On Jan. 22, from 7 p.m. to 9 p.m., Japan Night will be held at the Central Sporthotel Davos, hosted by the government of Japan and Japan Night Organization Committee, on the occasion of the annual World Economic Forum in Davos, Switzerland. At the event, over 500 participants, including world leaders from various countries as well as company executives supporting the “new Japan,” will interact with each other through Japan’s culture.

The main feature and the most popular attraction of the evening will be the Japanese food. The caterer is Bimi, which has served authentic Japanese cuisine, including Japanese staples such as ramen and curry, since 2004. As the oldest Japanese restaurant versed in Japanese cuisine in the city, Bimi has catered WEF’s Japan Nights and Japan Lunches since 2009.

Nishihama and the restaurant staff have gone all-out in their efforts to welcome participants with maximum hospitality.

“Needless to say warm food will be served warm and delicious food can be expected by everyone who visits the event at any time,” Nishihama said. “All our staff is capable of explaining each dish to guests.”

To allow people to enjoy various Japanese dishes, restaurant staff work nonstop over two days preparing dishes, including new items. “For sure it’s a really big deal and responsibility for us, but it’s also a great experience for our young chefs and we enjoy the opportunity to introduce Japanese cuisine to the world,” Nishihama said.

Although limited access to proper ingredients makes it difficult to run an ethnic eatery overseas, Bimi takes advantage of their trading company affiliate, offering authentic Japanese dishes — not tailored for foreign palates — made with as many freshly imported products from Japan as possible. “As our restaurant has Japan in its name, we always have to be conscious about how our dishes represent Japan,” Nishihama said.

Although Japanese cuisine has seen increased visibility and popularity since “washoku” traditional Japanese cuisine was added to UNESCO’s Intangible Cultural Heritage list in 2013, Nishihama is not satisfied with the status quo.

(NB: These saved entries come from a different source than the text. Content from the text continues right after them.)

===== src/rtl/sync_fifo_param.sv =====
// rtl/sync_fifo_param.sv - parametrised single-clock FIFO with count, flags, flush and FWFT
//
// Ports:
//   clk, rst_n          clock (rising edge), asynchronous active-low reset
//   flush               synchronous empty of the FIFO (ignores wr_en/rd_en that cycle)
//   clr_err             synchronous clear of overflow/underflow (set wins)
//   wr_en, data_in      write request and write word
//   rd_en               read request (FWFT: pop of the head word)
//   data_out, rd_valid  read word and its qualifier
//   full, empty         count == DEPTH, count == 0
//   almost_full         count >= AFULL_TH
//   almost_empty        count <= AEMPTY_TH
//   count               occupancy 0..DEPTH
//   overflow, underflow sticky error flags

module sync_fifo_param #(
    parameter int DATA_W    = 8,
    parameter int DEPTH     = 8,
    parameter int AFULL_TH  = DEPTH - 2,
    parameter int AEMPTY_TH = 2,
    parameter int FWFT      = 0,
    parameter int CNT_W     = $clog2(DEPTH + 1)
) (
    input  logic              clk,
    input  logic              rst_n,
    input  logic              flush,
    input  logic              clr_err,
    input  logic              wr_en,
    input  logic [DATA_W-1:0] data_in,
    input  logic              rd_en,
    output logic [DATA_W-1:0] data_out,
    output logic              rd_valid,
    output logic              full,
    output logic              empty,
    output logic              almost_full,
    output logic              almost_empty,
    output logic [CNT_W-1:0]  count,
    output logic              overflow,
    output logic              underflow
);

    localparam int PTR_W = (DEPTH > 1) ? $clog2(DEPTH) : 1;

    localparam logic [PTR_W-1:0] LAST_PTR = PTR_W'(DEPTH - 1);
    localparam logic [CNT_W-1:0] DEPTH_C  = CNT_W'(DEPTH);
    localparam logic [CNT_W-1:0] AFULL_C  = CNT_W'(AFULL_TH);
    localparam logic [CNT_W-1:0] AEMPTY_C = CNT_W'(AEMPTY_TH);

    logic [DATA_W-1:0] mem [DEPTH];
    logic [PTR_W-1:0]  wr_ptr;
    logic [PTR_W-1:0]  rd_ptr;
    logic [CNT_W-1:0]  count_q;
    logic              wr_acc;
    logic              rd_acc;

    // All status flags are decoded from the count register only, so there is
    // no combinational path from wr_en/rd_en to any flag.
    assign full         = (count_q == DEPTH_C);
    assign empty        = (count_q == '0);
    assign almost_full  = (count_q >= AFULL_C);
    assign almost_empty = (count_q <= AEMPTY_C);
    assign count        = count_q;

    // A write into a full FIFO is refused even if a read frees a slot in the
    // same cycle; a flush cycle accepts nothing.
    assign wr_acc = wr_en & ~full  & ~flush;
    assign rd_acc = rd_en & ~empty & ~flush;

    always_ff @(posedge clk or negedge rst_n) begin
        if (!rst_n) begin
            wr_ptr  <= '0;
            rd_ptr  <= '0;
            count_q <= '0;
        end else if (flush) begin
            wr_ptr  <= '0;
            rd_ptr  <= '0;
            count_q <= '0;
        end else begin
            // Explicit wrap so non-power-of-two depths work.
            if (wr_acc) begin
                wr_ptr <= (wr_ptr == LAST_PTR) ? '0 : wr_ptr + PTR_W'(1);
            end
            if (rd_acc) begin
                rd_ptr <= (rd_ptr == LAST_PTR) ? '0 : rd_ptr + PTR_W'(1);
            end
            if (wr_acc && !rd_acc) begin
                count_q <= count_q + CNT_W'(1);
            end else if (rd_acc && !wr_acc) begin
                count_q <= count_q - CNT_W'(1);
            end
        end
    end

    // Sticky errors: a set in the same cycle as clr_err wins. Requests during a
    // flush cycle are ignored and so cannot set an error.
    always_ff @(posedge clk or negedge rst_n) begin
        if (!rst_n) begin
            overflow  <= 1'b0;
            underflow <= 1'b0;
        end else begin
            if (!flush && wr_en && full) begin
                overflow <= 1'b1;
            end else if (clr_err) begin
                overflow <= 1'b0;
            end
            if (!flush && rd_en && empty) begin
                underflow <= 1'b1;
            end else if (clr_err) begin
                underflow <= 1'b0;
            end
        end
    end

    // Storage is deliberately not reset.
    always_ff @(posedge clk) begin
        if (wr_acc) begin
            mem[wr_ptr] <= data_in;
        end
    end

    generate
        if (FWFT != 0) begin : g_fwft
            // Head word is presented directly; zero while empty so the reset
            // value of data_out is 0.
            assign data_out = empty ? '0 : mem[rd_ptr];
            assign rd_valid = ~empty;
        end else begin : g_std
            logic [DATA_W-1:0] dout_q;
            logic              valid_q;

            always_ff @(posedge clk or negedge rst_n) begin
                if (!rst_n) begin
                    dout_q  <= '0;
                    valid_q <= 1'b0;
                end else if (flush) begin
                    valid_q <= 1'b0;
                end else begin
                    valid_q <= rd_acc;
                    if (rd_acc) begin
                        dout_q <= mem[rd_ptr];
                    end
                end
            end

            assign data_out = dout_q;
            assign rd_valid = valid_q;
        end
    endgenerate

endmodule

“Compared to about 35 years ago we started business in Switzerland, people’s understanding of Japanese food has grown greatly. But I feel it’s still prevalent that when Japanese food is mentioned, sushi is what immediately comes to mind,” Nishihama said. “I want people to know there are many more dishes and flavors in Japan.”

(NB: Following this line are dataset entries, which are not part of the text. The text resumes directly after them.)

File: config.mk
export PLATFORM = sky130hd
export DESIGN_NAME = decode_stage
export DESIGN_NICKNAME = d
export VERILOG_FILES = /design/src/rtl/riscv_pkg.sv /design/src/rtl/rv_decode_comb.sv /design/src/rtl/decode_stage.sv
export SDC_FILE = /design/constraint.sdc
export NUM_CORES = 1
export LEC_CHECK = 0
export BUFFER_PORTS_ARGS = -buffer_cell sky130_fd_sc_hd__buf_4
export CORE_ASPECT_RATIO = 2
export CORE_MARGIN = 2
export CORE_UTILIZATION = 35
export CTS_CLUSTER_DIAMETER = 60
export DETAILED_ROUTE_END_ITERATION = 16
export SLEW_MARGIN = 20
export SYNTH_ARGS = -nofsm -noshare
export SYNTH_HDL_FRONTEND = slang
export SYNTH_SLANG_ARGS = --single-unit
File: constraint.sdc
create_clock -name clock -period 2.2 [get_ports clock]
set_input_delay 0.22 -clock clock [delete_from_list [all_inputs] [get_ports clock]]
set_output_delay 0.22 -clock clock [all_outputs]
set_load 0.01 [all_outputs]
File: src/rtl/riscv_pkg.sv
// Shared RV32I decode definitions: opcode classes, ALU control groups,
// operand-A select encodings and the decoded control bundle layout.
package riscv_pkg;

  localparam logic [6:0] R_TYPE = 7'b0110011;
  localparam logic [6:0] I_TYPE = 7'b0010011;
  localparam logic [6:0] STORE  = 7'b0100011;
  localparam logic [6:0] LOAD   = 7'b0000011;
  localparam logic [6:0] BRANCH = 7'b1100011;
  localparam logic [6:0] JALR   = 7'b1100111;
  localparam logic [6:0] JAL    = 7'b1101111;
  localparam logic [6:0] AUIPC  = 7'b0010111;
  localparam logic [6:0] LUI    = 7'b0110111;

  localparam logic [2:0] ALU_GRP_BASE = 3'b000;
  localparam logic [2:0] ALU_GRP_ALT  = 3'b001;
  localparam logic [2:0] ALU_GRP_BR   = 3'b010;
  localparam logic [2:0] ALU_GRP_JAL  = 3'b011;
  localparam logic [2:0] ALU_GRP_MUL  = 3'b100;
  localparam logic [2:0] ALU_GRP_JALR = 3'b111;

  localparam logic [1:0] OPA_RS1  = 2'b00;
  localparam logic [1:0] OPA_PC   = 2'b01;
  localparam logic [1:0] OPA_LINK = 2'b10;

  localparam int REG_SEL_W  = 5;
  localparam int IMM_W      = 32;
  localparam int OPA_SEL_W  = 2;
  localparam int ALU_CTRL_W = 6;

  typedef struct packed {
    logic [REG_SEL_W-1:0]  read_sel1;
    logic [REG_SEL_W-1:0]  read_sel2;
    logic [REG_SEL_W-1:0]  write_sel;
    logic                  wen;
    logic                  mem_wen;
    logic                  branch_op;
    logic                  wb_sel;
    logic [IMM_W-1:0]      imm32;
    logic [OPA_SEL_W-1:0]  op_a_sel;
    logic                  op_b_sel;
    logic [ALU_CTRL_W-1:0] alu_ctrl;
    logic                  illegal;
  } dec_bundle_t;

  localparam int BUNDLE_W = $bits(dec_bundle_t);

endpackage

In terms of umami, the savory taste of Japanese dashi soup stock most readily comes to mind. Even though the term has now become known to many people around the world, Nishihama pointed out that dashi soup stock made with chemical seasonings is also recognized as umami, and people can grow accustomed to its strong flavor.

“Of course, we can enjoy products of modern technology, which is neither bad or wrong, but I want people to know the pure, delicate taste of traditional dashi made with “konbu” seaweed and bonito flakes that we offer,” Nishihama explained.

“On Japan Night, we will offer a variety of Japanese dishes, including ‘oden’ (vegetables, fish dumplings and other food simmered slowly in dashi soup). Oden is a perfect way to enjoy authentic Japanese cuisine while keeping warm on a chilly Swiss night.”